Stored data

---*---

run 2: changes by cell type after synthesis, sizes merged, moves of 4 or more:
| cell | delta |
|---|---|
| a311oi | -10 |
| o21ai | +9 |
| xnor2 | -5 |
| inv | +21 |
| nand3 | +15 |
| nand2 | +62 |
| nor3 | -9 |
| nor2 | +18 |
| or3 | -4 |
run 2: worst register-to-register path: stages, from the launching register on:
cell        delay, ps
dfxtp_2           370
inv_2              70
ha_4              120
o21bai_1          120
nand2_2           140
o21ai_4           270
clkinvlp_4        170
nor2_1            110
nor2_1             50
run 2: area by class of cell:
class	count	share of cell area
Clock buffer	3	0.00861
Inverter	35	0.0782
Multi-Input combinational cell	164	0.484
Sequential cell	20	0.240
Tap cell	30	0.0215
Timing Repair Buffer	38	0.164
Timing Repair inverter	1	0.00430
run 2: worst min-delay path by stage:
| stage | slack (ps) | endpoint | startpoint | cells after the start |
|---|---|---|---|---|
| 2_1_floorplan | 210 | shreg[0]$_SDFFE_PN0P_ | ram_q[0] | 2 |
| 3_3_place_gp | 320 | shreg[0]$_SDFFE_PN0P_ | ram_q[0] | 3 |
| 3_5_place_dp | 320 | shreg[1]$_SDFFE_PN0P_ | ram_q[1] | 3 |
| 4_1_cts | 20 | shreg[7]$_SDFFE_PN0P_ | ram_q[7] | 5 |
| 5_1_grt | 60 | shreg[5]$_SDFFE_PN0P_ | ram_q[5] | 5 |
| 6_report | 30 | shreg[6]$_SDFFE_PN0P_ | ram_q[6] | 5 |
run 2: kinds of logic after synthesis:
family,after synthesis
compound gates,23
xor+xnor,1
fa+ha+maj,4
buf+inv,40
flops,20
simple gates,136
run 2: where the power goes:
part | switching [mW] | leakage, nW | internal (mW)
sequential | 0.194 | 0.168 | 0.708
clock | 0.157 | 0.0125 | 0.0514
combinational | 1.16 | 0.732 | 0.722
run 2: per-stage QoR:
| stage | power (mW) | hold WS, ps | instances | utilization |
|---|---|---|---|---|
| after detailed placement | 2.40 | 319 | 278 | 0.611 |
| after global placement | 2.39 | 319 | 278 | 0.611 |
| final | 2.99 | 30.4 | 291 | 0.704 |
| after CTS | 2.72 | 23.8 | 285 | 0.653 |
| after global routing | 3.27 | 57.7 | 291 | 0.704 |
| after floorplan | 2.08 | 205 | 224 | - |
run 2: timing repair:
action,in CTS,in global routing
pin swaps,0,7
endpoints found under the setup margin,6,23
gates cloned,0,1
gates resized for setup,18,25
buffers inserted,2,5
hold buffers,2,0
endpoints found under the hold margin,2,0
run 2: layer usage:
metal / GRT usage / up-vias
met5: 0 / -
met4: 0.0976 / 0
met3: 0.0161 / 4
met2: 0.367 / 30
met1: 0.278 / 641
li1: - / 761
==> config.mk <==
export PLATFORM = sky130hd
export DESIGN_NAME = matrix_result_writer
export DESIGN_NICKNAME = d
export VERILOG_FILES = /design/src/rtl/matrix_result_writer.sv
export SDC_FILE = /design/constraint.sdc
export NUM_CORES = 1
export LEC_CHECK = 0
export ABC_AREA = 1
export CORE_MARGIN = 5
export CORE_UTILIZATION = 48
export CTS_CLUSTER_DIAMETER = 60
export DETAILED_ROUTE_END_ITERATION = 8
export HOLD_SLACK_MARGIN = 0.02
export PLACE_DENSITY = 0.78
export SYNTH_ARGS = -nofsm -noshare
export SYNTH_HDL_FRONTEND = slang
export SYNTH_SLANG_ARGS = --single-unit
==> constraint.sdc <==
create_clock -name clk -period 1.6 [get_ports clk]
set_input_delay 0.32 -clock clk [delete_from_list [all_inputs] [get_ports clk]]
set_output_delay 0.32 -clock clk [all_outputs]
set_load 0.01 [all_outputs]
===== src/rtl/fetch_sequencer.sv =====
// ---------------------------------------------------------------------------
// fetch_sequencer
//
// Instruction fetch sequencer with three phases: IDLE (after reset, waits for
// Start), RUN (presents PC/InstrOut and advances on every accept) and HALT
// (entered by the accept of the instruction at PC_LIMIT; Start restarts from
// RESET_PC with a cleared FetchCount).
//
// On an accept the next PC is, in priority order:
//   Jump        -> {upper ADDR_W-26 bits of PC+1, JumpTarget}
//   Branch&Zero -> PC + 1 + sign-extended BranchOffset
//   otherwise   -> PC + 1
// All PC arithmetic wraps modulo 2^ADDR_W.
//
// Optional feature macro: FETCH_DELAY_SLOT_EN
//   Defined: a taken redirect is held pending, the following accept (the
//   delay slot) still steps to PC+1, and the pending target is loaded on the
//   accept of the delay-slot instruction. Redirect requests on the delay-slot
//   accept are ignored; a pending redirect is dropped when halting.
//   Undefined: redirects take effect on the very next cycle.
//
// Parameters:
//   ADDR_W   PC width in bits (8..32)
//   RESET_PC word address loaded on reset and on restart
//   PC_LIMIT word address of the last instruction fetched before halting
//
// Ports:
//   Clk       system clock, rising edge
//   Reset     synchronous, active-high reset
//   bus       fetch_sequencer_if slave modport (handshake + redirects)
//   dbg_state current FSM state, for observation only
// ---------------------------------------------------------------------------
module fetch_sequencer #(
    parameter int          ADDR_W   = 32,
    parameter logic [31:0] RESET_PC = 32'd0,
    parameter logic [31:0] PC_LIMIT = 32'd5
) (
    input  logic                  Clk,
    input  logic                  Reset,
    fetch_sequencer_if.slave      bus,
    output logic [1:0]            dbg_state
);

    typedef enum logic [1:0] {
        S_IDLE = 2'd0,
        S_RUN  = 2'd1,
        S_HALT = 2'd2
    } state_t;

    localparam logic [ADDR_W-1:0] RESET_ADDR = ADDR_W'(RESET_PC);
    localparam logic [ADDR_W-1:0] LIMIT_ADDR = ADDR_W'(PC_LIMIT);

    state_t            state;
    logic [ADDR_W-1:0] pc_q;
    logic [15:0]       count_q;

`ifdef FETCH_DELAY_SLOT_EN
    logic              pend_valid;
    logic [ADDR_W-1:0] pend_target;
`endif

    logic              accept;
    logic              at_limit;
    logic              redirect;
    logic [ADDR_W-1:0] pc_inc;
    logic [31:0]       pc_inc_w;
    logic [31:0]       jump_w;
    logic [31:0]       off_w;
    logic [ADDR_W-1:0] jump_addr;
    logic [ADDR_W-1:0] branch_addr;
    logic [ADDR_W-1:0] redirect_target;
    logic [15:0]       count_next;

    assign accept   = (state == S_RUN) && bus.InstrReady;
    assign at_limit = (pc_q == LIMIT_ADDR);
    assign pc_inc   = pc_q + ADDR_W'(1);

    // The jump keeps the region bits of PC+1 above bit 25. Working in a
    // 32-bit scratch value lets one expression cover every ADDR_W: for
    // ADDR_W <= 26 the region bits fall away in the final truncation.
    assign pc_inc_w = 32'(pc_inc);
    assign jump_w   = (pc_inc_w & 32'hFC00_0000) | {6'd0, bus.JumpTarget};
    assign jump_addr = ADDR_W'(jump_w);

    assign off_w       = {{16{bus.BranchOffset[15]}}, bus.BranchOffset};
    assign branch_addr = pc_inc + ADDR_W'(off_w);

    assign redirect        = bus.Jump || (bus.Branch && bus.Zero);
    assign redirect_target = bus.Jump ? jump_addr : branch_addr;

    assign count_next = (count_q == 16'hFFFF) ? count_q : count_q + 16'd1;

    always_ff @(posedge Clk) begin
        if (Reset) begin
            state   <= S_IDLE;
            pc_q    <= RESET_ADDR;
            count_q <= 16'd0;
`ifdef FETCH_DELAY_SLOT_EN
            pend_valid  <= 1'b0;
            pend_target <= RESET_ADDR;
`endif
        end else begin
            case (state)
                S_IDLE: begin
                    if (bus.Start) begin
                        state <= S_RUN;
                    end
                end

                S_RUN: begin
                    // Without an accept everything holds (stall).
                    if (accept) begin
                        count_q <= count_next;
                        if (at_limit) begin
                            // PC stays on the last address; any redirect on
                            // this accept, or still pending, is discarded.
                            state <= S_HALT;
`ifdef FETCH_DELAY_SLOT_EN
                            pend_valid <= 1'b0;
`endif
                        end else begin
`ifdef FETCH_DELAY_SLOT_EN
                            if (pend_valid) begin
                                // Delay-slot accept: jump to the stored
                                // target, ignoring new redirect requests.
                                pc_q       <= pend_target;
                                pend_valid <= 1'b0;
                            end else if (redirect) begin
                                pc_q        <= pc_inc;
                                pend_valid  <= 1'b1;
                                pend_target <= redirect_target;
                            end else begin
                                pc_q <= pc_inc;
                            end
`else
                            pc_q <= redirect ? redirect_target : pc_inc;
`endif
                        end
                    end
                end

                S_HALT: begin
                    if (bus.Start) begin
                        state   <= S_RUN;
                        pc_q    <= RESET_ADDR;
                        count_q <= 16'd0;
`ifdef FETCH_DELAY_SLOT_EN
                        pend_valid <= 1'b0;
`endif
                    end
                end

                default: begin
                    state <= S_IDLE;
                end
            endcase
        end
    end

    assign bus.PC         = pc_q;
    assign bus.InstrOut   = bus.InstrIn;
    assign bus.InstrValid = (state == S_RUN);
    assign bus.Halted     = (state == S_HALT);
    assign bus.FetchCount = count_q;
    assign dbg_state      = state;

endmodule


===== src/flat_wrapper.sv =====
// flat-port wrapper written by rule: the top's interface ports become plain ports
module fetch_sequencer_flat 
#(
    parameter int          ADDR_W   = 32,
    parameter logic [31:0] RESET_PC = 32'd0,
    parameter logic [31:0] PC_LIMIT = 32'd5
)
  (Clk, Reset, dbg_state, bus_Start, bus_InstrIn, bus_InstrReady, bus_Branch, bus_Zero, bus_BranchOffset, bus_Jump, bus_JumpTarget, bus_PC, bus_InstrOut, bus_InstrValid, bus_Halted, bus_FetchCount);
  fetch_sequencer_if #(.ADDR_W(ADDR_W)) bus_i ();
  input  logic Clk;
  input  logic Reset;
  output logic [1:0] dbg_state;
  input wire logic [$bits(bus_i.Start)-1:0] bus_Start;
  input wire logic [$bits(bus_i.InstrIn)-1:0] bus_InstrIn;
  input wire logic [$bits(bus_i.InstrReady)-1:0] bus_InstrReady;
  input wire logic [$bits(bus_i.Branch)-1:0] bus_Branch;
  input wire logic [$bits(bus_i.Zero)-1:0] bus_Zero;
  input wire logic [$bits(bus_i.BranchOffset)-1:0] bus_BranchOffset;
  input wire logic [$bits(bus_i.Jump)-1:0] bus_Jump;
  input wire logic [$bits(bus_i.JumpTarget)-1:0] bus_JumpTarget;
  output wire logic [$bits(bus_i.PC)-1:0] bus_PC;
  output wire logic [$bits(bus_i.InstrOut)-1:0] bus_InstrOut;
  output wire logic [$bits(bus_i.InstrValid)-1:0] bus_InstrValid;
  output wire logic [$bits(bus_i.Halted)-1:0] bus_Halted;
  output wire logic [$bits(bus_i.FetchCount)-1:0] bus_FetchCount;
  assign bus_i.Start = bus_Start;
  assign bus_i.InstrIn = bus_InstrIn;
  assign bus_i.InstrReady = bus_InstrReady;
  assign bus_i.Branch = bus_Branch;
  assign bus_i.Zero = bus_Zero;
  assign bus_i.BranchOffset = bus_BranchOffset;
  assign bus_i.Jump = bus_Jump;
  assign bus_i.JumpTarget = bus_JumpTarget;
  assign bus_PC = bus_i.PC;
  assign bus_InstrOut = bus_i.InstrOut;
  assign bus_InstrValid = bus_i.InstrValid;
  assign bus_Halted = bus_i.Halted;
  assign bus_FetchCount = bus_i.FetchCount;
  fetch_sequencer #(.ADDR_W(ADDR_W), .RESET_PC(RESET_PC), .PC_LIMIT(PC_LIMIT)) u_core (.Clk(Clk), .Reset(Reset), .bus(bus_i), .dbg_state(dbg_state));
endmodule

---*---

_TASK ITEM_
Return each line in the records that holds the string "class".

_RESULT_
run 2: area by class of cell:
class	count	share of cell area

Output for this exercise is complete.